Abstract
Purpose: Normal-hearing observers are typically able to understand speech to some degree when it is presented in the visual-only modality, without an accompanying auditory signal. However, different talkers vary in how easily they can be understood through visual-only speech perception. It has previously been unclear whether this variability in talker intelligibility is due to differences in the amount of physical information available in the visual speech signal or to human perceptual strategies that are more optimally suited to some talkers than others. We investigated this issue by comparing human performance to that of an ideal observer constrained only by the availability of information in visual-only speech.
Methods: 8 talkers (4 male, 4 female) were videotaped saying 10 monosyllabic English words equated for frequency. The visual portions of the movies were presented to observers in a 1-interval, 10-alternative identification task that was blocked by talker. On each trial, dynamic Gaussian pixel noise was added to a randomly chosen word movie. The contrast of the movies was varied across trials using a staircase procedure to obtain each observer's 71% correct word-identification threshold for each talker. Ideal observer thresholds for each talker were measured using Monte Carlo simulations.

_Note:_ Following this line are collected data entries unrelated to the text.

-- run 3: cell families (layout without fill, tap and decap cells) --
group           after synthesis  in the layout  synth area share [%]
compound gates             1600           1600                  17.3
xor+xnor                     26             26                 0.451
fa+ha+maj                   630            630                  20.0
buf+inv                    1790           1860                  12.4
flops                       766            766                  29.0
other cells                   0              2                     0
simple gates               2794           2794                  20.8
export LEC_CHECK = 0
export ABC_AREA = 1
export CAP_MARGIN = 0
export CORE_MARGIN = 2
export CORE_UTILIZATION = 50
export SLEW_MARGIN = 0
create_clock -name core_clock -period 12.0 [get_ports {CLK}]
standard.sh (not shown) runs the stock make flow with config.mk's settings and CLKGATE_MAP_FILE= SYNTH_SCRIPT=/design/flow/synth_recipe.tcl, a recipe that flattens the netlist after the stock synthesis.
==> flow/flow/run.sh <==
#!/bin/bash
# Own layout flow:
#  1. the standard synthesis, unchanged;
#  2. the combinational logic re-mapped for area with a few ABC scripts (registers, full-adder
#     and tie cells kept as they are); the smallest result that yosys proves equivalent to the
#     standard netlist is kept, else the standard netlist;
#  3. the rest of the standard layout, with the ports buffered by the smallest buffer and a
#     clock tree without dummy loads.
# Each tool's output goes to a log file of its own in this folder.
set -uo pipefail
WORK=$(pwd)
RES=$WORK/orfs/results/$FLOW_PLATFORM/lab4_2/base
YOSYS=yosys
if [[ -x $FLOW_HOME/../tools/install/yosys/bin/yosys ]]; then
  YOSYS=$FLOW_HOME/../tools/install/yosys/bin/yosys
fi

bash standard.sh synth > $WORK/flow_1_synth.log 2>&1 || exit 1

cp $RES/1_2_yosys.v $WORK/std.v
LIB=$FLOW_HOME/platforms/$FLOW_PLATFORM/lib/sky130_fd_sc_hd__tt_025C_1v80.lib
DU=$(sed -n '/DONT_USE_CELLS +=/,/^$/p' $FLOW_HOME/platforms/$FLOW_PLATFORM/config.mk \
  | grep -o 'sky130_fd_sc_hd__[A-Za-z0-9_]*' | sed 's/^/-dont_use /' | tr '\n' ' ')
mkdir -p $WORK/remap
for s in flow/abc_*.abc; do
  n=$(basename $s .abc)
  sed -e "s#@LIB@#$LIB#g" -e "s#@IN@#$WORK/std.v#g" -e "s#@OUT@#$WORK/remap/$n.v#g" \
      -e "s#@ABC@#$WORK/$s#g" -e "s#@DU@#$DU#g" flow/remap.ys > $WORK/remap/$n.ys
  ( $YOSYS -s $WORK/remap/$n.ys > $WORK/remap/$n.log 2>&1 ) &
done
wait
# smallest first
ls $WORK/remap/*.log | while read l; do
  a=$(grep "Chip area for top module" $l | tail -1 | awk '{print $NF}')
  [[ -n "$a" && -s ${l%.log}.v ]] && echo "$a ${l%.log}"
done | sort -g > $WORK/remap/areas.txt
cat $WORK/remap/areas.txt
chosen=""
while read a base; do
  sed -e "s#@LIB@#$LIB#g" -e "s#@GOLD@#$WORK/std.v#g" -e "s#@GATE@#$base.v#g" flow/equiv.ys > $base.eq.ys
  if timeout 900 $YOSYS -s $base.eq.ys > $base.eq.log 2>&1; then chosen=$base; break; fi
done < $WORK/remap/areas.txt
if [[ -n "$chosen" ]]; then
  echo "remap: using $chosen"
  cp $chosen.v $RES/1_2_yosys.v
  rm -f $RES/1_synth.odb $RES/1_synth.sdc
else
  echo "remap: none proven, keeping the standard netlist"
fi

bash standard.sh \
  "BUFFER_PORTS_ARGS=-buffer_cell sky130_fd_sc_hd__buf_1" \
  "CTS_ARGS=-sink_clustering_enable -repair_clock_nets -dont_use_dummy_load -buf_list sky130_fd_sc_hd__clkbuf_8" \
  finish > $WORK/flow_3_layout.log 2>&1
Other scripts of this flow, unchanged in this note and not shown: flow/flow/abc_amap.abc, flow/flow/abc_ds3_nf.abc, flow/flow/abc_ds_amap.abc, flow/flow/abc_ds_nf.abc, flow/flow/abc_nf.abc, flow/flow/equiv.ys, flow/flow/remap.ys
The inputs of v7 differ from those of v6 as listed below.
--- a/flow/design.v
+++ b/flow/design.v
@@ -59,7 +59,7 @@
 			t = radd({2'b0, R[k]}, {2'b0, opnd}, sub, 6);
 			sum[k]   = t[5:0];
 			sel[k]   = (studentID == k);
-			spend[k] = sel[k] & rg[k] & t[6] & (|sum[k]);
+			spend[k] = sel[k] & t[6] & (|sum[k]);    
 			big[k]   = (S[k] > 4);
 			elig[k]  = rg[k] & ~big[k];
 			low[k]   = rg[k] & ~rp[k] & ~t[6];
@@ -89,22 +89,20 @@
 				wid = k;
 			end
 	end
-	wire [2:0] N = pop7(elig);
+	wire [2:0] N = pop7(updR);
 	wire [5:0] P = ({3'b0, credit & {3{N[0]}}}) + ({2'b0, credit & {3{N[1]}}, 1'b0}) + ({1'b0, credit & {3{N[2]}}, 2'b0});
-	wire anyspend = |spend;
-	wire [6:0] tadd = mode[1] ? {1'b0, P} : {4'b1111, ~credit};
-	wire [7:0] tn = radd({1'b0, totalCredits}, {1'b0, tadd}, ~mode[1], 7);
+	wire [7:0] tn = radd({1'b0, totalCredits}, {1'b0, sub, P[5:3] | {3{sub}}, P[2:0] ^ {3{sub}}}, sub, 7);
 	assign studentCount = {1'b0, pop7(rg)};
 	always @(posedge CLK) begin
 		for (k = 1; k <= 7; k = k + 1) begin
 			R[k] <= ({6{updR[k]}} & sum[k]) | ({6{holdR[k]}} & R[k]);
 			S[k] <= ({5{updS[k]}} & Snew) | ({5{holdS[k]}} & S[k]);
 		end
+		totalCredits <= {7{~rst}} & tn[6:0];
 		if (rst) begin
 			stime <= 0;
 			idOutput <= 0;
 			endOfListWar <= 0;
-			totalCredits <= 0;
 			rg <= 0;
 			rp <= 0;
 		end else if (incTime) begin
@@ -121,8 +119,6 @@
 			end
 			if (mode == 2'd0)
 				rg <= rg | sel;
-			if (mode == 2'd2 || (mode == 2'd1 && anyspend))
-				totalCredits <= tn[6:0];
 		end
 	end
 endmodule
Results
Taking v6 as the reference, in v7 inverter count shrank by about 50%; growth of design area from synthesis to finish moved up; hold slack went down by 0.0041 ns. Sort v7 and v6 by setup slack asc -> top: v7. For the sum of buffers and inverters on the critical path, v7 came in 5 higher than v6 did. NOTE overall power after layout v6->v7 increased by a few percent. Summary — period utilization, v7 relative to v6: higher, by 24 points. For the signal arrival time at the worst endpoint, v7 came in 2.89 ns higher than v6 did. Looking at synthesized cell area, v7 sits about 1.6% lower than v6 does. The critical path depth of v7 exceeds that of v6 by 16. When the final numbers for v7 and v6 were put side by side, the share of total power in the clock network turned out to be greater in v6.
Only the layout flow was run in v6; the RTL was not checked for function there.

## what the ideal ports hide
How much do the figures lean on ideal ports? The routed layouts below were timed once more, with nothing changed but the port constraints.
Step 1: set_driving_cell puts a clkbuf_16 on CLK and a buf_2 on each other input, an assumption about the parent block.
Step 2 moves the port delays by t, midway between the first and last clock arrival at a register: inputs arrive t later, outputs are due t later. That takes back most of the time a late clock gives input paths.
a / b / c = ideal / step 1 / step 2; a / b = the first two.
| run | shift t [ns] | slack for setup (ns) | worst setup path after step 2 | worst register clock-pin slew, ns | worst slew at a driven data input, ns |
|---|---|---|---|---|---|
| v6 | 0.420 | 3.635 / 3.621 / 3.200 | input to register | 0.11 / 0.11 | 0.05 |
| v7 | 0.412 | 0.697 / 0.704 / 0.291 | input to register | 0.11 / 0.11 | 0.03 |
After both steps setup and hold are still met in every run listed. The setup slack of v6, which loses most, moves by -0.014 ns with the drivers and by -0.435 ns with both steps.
Context: an optimization exercise on an open-source flow, tuned for small area, a short achievable clock period and few clock cycles per item. The choices shown serve that exercise and are no tape-out recipe. RTL that was checked went through simulation tests only; none was proved equivalent to the original.

v15:
Design BSW, start of the top module:
module BSW (
    clk, rst, start,
    i_Q, i_R,
    o_Q_al,
    o_R_al,
    detail_info,
    done
);
Settings: LEC_CHECK=0, ABC_AREA=1, CAP_MARGIN=50, CORE_MARGIN=2, CORE_UTILIZATION=40, SLEW_MARGIN=50; clock period 24.0 ns.
run.sh (not shown) runs the stock make flow with config.mk's settings and CLKGATE_MAP_FILE= SYNTH_SCRIPT=/design/flow/synth_recipe.tcl, a recipe that flattens the netlist after the stock synthesis.
For v27, these inputs were changed with respect to v15:
diff --git a/flow/design.v b/flow/design.v
--- a/flow/design.v
+++ b/flow/design.v
@@ -217,37 +217,32 @@
                 mh[8*k +: 8] = mh[8*(2*k+1) +: 8]; mi[4*k +: 4] = mi[4*(2*k+1) +: 4];
             end
         end
     end
     wire [7:0] g0 = s1_h[7:0], g1 = s1_h[15:8], g2 = s1_h[23:16];
     wire c01 = ge8(g0, g1), c02 = ge8(g0, g2), c12 = ge8(g1, g2);
     wire b0  = !ge8(best_h, g0), b1 = !ge8(best_h, g1), b2 = !ge8(best_h, g2);
     wire t0  = b0 && c01 && c02;
     wire t1  = b1 && !c01 && c12;
     wire t2  = b2 && !c02 && !c12;
-    wire [7:0] h63 = hpe[23:16];
-    wire w63 = run && (cyc == 8'd67) && !ge8(best_h, h63) && !ge8(g0, h63)
-               && !ge8(g1, h63) && !ge8(g2, h63);
-    wire s2_phase = run && (cyc >= 8'd5) && (cyc <= 8'd67);
+    wire s2_phase = run && (cyc >= 8'd5) && (cyc <= 8'd68);
     wire       upd     = s2_phase && (t0 || t1 || t2);
     wire [5:0] w_now   = cyc[5:0] - 6'd5;
-    wire [5:0] best_wn = w63 ? 6'd63 : upd ? w_now : best_w;    
+    wire [5:0] best_wn = upd ? w_now : best_w;      
     always @(posedge clk) begin
         s1_h <= mh[23:0];
         s1_i <= mi[11:0];
         if (!run) begin
             best_h   <= 8'd0;
             best_w   <= 6'd0;
             best_par <= 1'b0;
             best_p   <= 3'd2;          
-        end else if (w63) begin
-            best_h <= h63; best_w <= 6'd63; best_par <= 1'b0; best_p <= 3'd2;
         end else if (upd) begin
             best_w <= w_now;
             if (t0) begin
                 best_h <= g0; best_par <= s1_i[3];  best_p <= s1_i[2:0];
             end else if (t1) begin
                 best_h <= g1; best_par <= s1_i[7];  best_p <= s1_i[6:4];
             end else begin
                 best_h <= g2; best_par <= s1_i[11]; best_p <= s1_i[10:8];
             end
         end
@@ -283,29 +278,29 @@
             wire [1:0] jj = j;
             wire [1:0] bj = rot + 2'd3 - jj;
             assign wd[24*j +: 24] = bank_out[24*bj +: 24];
         end
     endgenerate
     always @(posedge clk or posedge rst) begin
         if (rst) begin
             tbf    <= 1'b0;
             tb_act <= 1'b0;
         end else begin
-            tbf <= run && (cyc == 8'd67);
+            tbf <= run && (cyc == 8'd68);
             if (!run) tb_act <= 1'b0;
             else if (tb_go) tb_act <= !found;
         end
     end
     always @(posedge clk) begin
-        if (cyc == 8'd67) begin
-            rs   <= {nbn, nbn, nbn, nbn + 4'd1};
-            rot  <= 2'd1;
+        if (cyc == 8'd68) begin
+            rs   <= {nbn, nbn, nbn + 4'd1, nbn + 4'd1};
+            rot  <= 2'd2;
             tb_b <= best_wn[5:2];
         end else begin
             for (k = 0; k < 4; k = k + 1)
                 rs[4*k +: 4] <= rs[4*k +: 4] + ((rot == k) ? 4'd2 : 4'd1);
             rot  <= rot + 2'd1;
             tb_b <= tb_b - 4'd1;
         end
     end
     reg  [5:0]  oE, oO;
     reg  [5:0]  cE, cO;
@@ -364,25 +359,24 @@
         end
     end
     always @(posedge clk) begin
         cin_e <= cE;
         cin_o <= cO;
     end
     reg [255:0] pr;
     reg [3:0]   poff;
     always @(posedge clk) begin
         pr   <= {pr[239:0], tb_go ? blk_path : pr[255:240]};
-        poff <= (cyc == 8'd67) ? ~best_wn[5:2] : poff + 4'd1;
+        poff <= (cyc == 8'd68) ? ~best_wn[5:2] : poff + 4'd1;
     end
     reg        st0;              
     reg [3:0]  s_b;
-    reg [3:0]  s_pb;             
     reg [1:0]  s_k;
     reg        s_par;
     reg [2:0]  s_p;
     reg        sa_act;           
     reg [6:0]  sa_d;             
     reg [5:0]  sa_pw;            
     reg [5:0]  sa_qp, sa_rp;     
     reg        sb_end;
     reg        sb_q, sb_r;
     reg [2:0]  dcnt;
@@ -390,21 +384,21 @@
     reg [2:0]  oq, orr;
     reg [8:0]  det;
     wire [5:0] s_w  = {s_b, s_k};
     wire [6:0] s_i  = {1'b0, s_w} + s_p - 7'd2;
     wire [6:0] s_j  = {1'b0, s_w} + 7'd2 - s_p + s_par;
     wire [6:0] s_d  = {s_w, s_par};
     wire [6:0] e_i  = {1'b0, best_w} + best_p - 7'd2;
     wire [6:0] e_j  = {1'b0, best_w} + 7'd2 - best_p + best_par;
     wire [6:0] e_d  = {best_w, best_par};
     wire [6:0] cd   = st0 ? s_d : sa_d;
-    wire [5:0] cpw  = st0 ? {s_pb, s_k} : sa_pw;
+    wire [5:0] cpw  = st0 ? {s_b + poff, s_k} : sa_pw;
     wire [5:0] ev_w = cpw + 6'd1;                
     wire [5:0] od_w = cpw + {5'd0, cd[0]};       
     function [1:0] mux64x2;
         input [127:0] v;
         input [5:0] s;
         reg [127:0] t;
         integer a, l;
         begin
             t = v;
             for (l = 0; l < 6; l = l + 1)
@@ -446,23 +440,22 @@
             st0 <= tb_go && found;
             if (st0 || sa_act) begin
                 sa_act <= !last;
                 sb_end <= last;
             end
             if (st0) done_r <= 1'b1;
             if ((st0 || done_r) && dcnt != 3'd7) dcnt <= dcnt + 3'd1;
         end
     end
     always @(posedge clk) begin
-        if (tb_go) begin
+        if (tb_go && found) begin
             s_b   <= blk;
-            s_pb  <= blk + poff + 4'd1;
             s_k   <= f_k;
             s_par <= f_par;
             s_p   <= f_p;
         end
         if (st0 || sa_act) begin
             sb_q  <= nc[1];
             sb_r  <= nc[0];
             sa_d  <= use1 ? cd + 7'd1 : cd + 7'd2;
             sa_pw <= (use1 && !cd[0]) ? cpw + 6'd4 : cpw + 6'd5;
             sa_qp <= cqp + {5'd0, !nc[1]};
Findings:
- Cell count ends up higher on v15.
- Going from v15 to v27, number of buffers inserted during clock tree synthesis saw an increase; via density per instance grew by 0.47%; fraction of area in clock buffers and inverters increased by 0.50 points relative to the old numbers.
- The area inside the core boundary of v15 and that of v27 are within noise of each other.
- Register-to-register slack (higher): v27
- A origin of the worst setup path of rs[4] is what v15 shows, while done_r belongs to v27.
- Changes observed in v27 relative to v15: number of signal-net buffers in the layout +5.6%; antenna diode instance count +4.
Testbench counts of v27, summed over its fixed seeds: cycles 49,099, items 320.
Function not checked in v15: the RTL went through the layout flow alone.

BSW, a different RTL version from the one above (not shown whole).
For scale: ~9400 cells after synthesis, ~2300 flip-flops.
==> flow/config.mk <==
export PLATFORM = sky130hd
export DESIGN_NAME = BSW
export DESIGN_NICKNAME = BSW
export VERILOG_FILES = /design/flow/design.v
export SDC_FILE = /design/flow/constraint.sdc
export NUM_CORES = 8
export LEC_CHECK = 0
export ABC_AREA = 1
export CAP_MARGIN = 50
export CORE_MARGIN = 2
export CORE_UTILIZATION = 40
export SLEW_MARGIN = 50
==> flow/constraint.sdc <==
create_clock -name core_clock -period 24.0 [get_ports {clk}]
set_input_delay 4.8000 -clock core_clock [delete_from_list [all_inputs] [get_ports {clk}]]
set_output_delay 4.8000 -clock core_clock [all_outputs]
set_load 0.01 [all_outputs]
standard.sh (not shown) runs the stock make flow with config.mk's settings and CLKGATE_MAP_FILE= SYNTH_SCRIPT=/design/flow/synth_recipe.tcl, a recipe that flattens the netlist after the stock synthesis.
==> flow/flow/run.sh <==
#!/bin/bash
# Standard layout, with the port buffers made of buf_4 cells instead of the
# cell buffer_ports picks by default. Make's full output goes to flow.log;
# each tool's own logs stay under orfs/logs.
set -euo pipefail
export BUFFER_PORTS_ARGS="-buffer_cell sky130_fd_sc_hd__buf_4"
bash standard.sh > flow.log 2>&1
Testbench counts at the start, summed over its fixed seeds: cycles 48,779, items 320.
This design comes from an exercise in tuning for small area and a short achievable clock period on the open sky130 flow, not from production work.
Where RTL was checked, it was by simulation tests only, not by an equivalence proof against the original.
No activity file was given, so power comes from the tool's default toggle rates.

// output_timing
module output_timing#(
  parameter HFP_WIDTH=8,
  parameter HSW_WIDTH=4,
  parameter HBP_WIDTH=8,
  parameter HACTIVE_WIDTH=16,
  parameter DATA_WIDTH=8,
  parameter VFP_WIDTH=8,
  parameter VSW_WIDTH=4,
  parameter VBP_WIDTH=8,
  parameter VACTIVE_WIDTH=16
)(
  input                       clk,
  input                       rst_n,
  input                       sync_en,
  input                       hpol_i,
  input [HFP_WIDTH-1:0]       hfp_i,
  input [HSW_WIDTH-1:0]       hsw_i,
  input [HBP_WIDTH-1:0]       hbp_i,
  input [HACTIVE_WIDTH-1:0]   hactive_i,
  input [VFP_WIDTH-1:0]       vfp_i,
  input [VSW_WIDTH-1:0]       vsw_i,
  input [VBP_WIDTH-1:0]       vbp_i,
  input [VACTIVE_WIDTH-1:0]   vactive_i,
  input [DATA_WIDTH-1:0]      datar_i,
  input [DATA_WIDTH-1:0]      datag_i,
  input [DATA_WIDTH-1:0]      datab_i,
  output [DATA_WIDTH-1:0]     datar_o,
  output [DATA_WIDTH-1:0]     datag_o,
  output [DATA_WIDTH-1:0]     datab_o,
  output                      hsync_o,
  output                      vsync_o,
  output                      de_o
);
Settings: LEC_CHECK=0, CAP_MARGIN=20, CORE_MARGIN=2, CORE_UTILIZATION=60, SLEW_MARGIN=20; clock period 8.0 ns.
standard.sh (not shown) runs the stock make flow with config.mk's settings and CLKGATE_MAP_FILE= SYNTH_SCRIPT=/design/flow/synth_recipe.tcl, a recipe that flattens the netlist after the stock synthesis.
==> flow/flow/run.sh <==
#!/bin/bash
# Standard ORFS layout, with plain buf_2 cells as the port buffers instead of
# the default delay-buffer cells, and timing repair aiming at 5.2 ns of setup
# slack.  Each tool's log is under orfs/logs/; make's output is in flow_make.log.
set -euo pipefail
bash standard.sh "BUFFER_PORTS_ARGS=-buffer_cell sky130_fd_sc_hd__buf_2" SETUP_SLACK_MARGIN=5.2 finish > flow_make.log 2>&1
The starting point finished clean.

Results & Conclusions: Although the ideal observer's thresholds varied somewhat across talkers, human observer thresholds showed a different pattern and a much wider range of variability. Pilot data from 2 human observers indicated that word recognition efficiencies (ideal/human thresholds) varied by as much as a factor of 30 across talkers. This variability in efficiency suggests that the differences across talkers in human visual speech recognition are not due to differences in the amount of physical information available in visual speech patterns, but instead to differences in the relative suitability of human perceptual strategies for different talkers.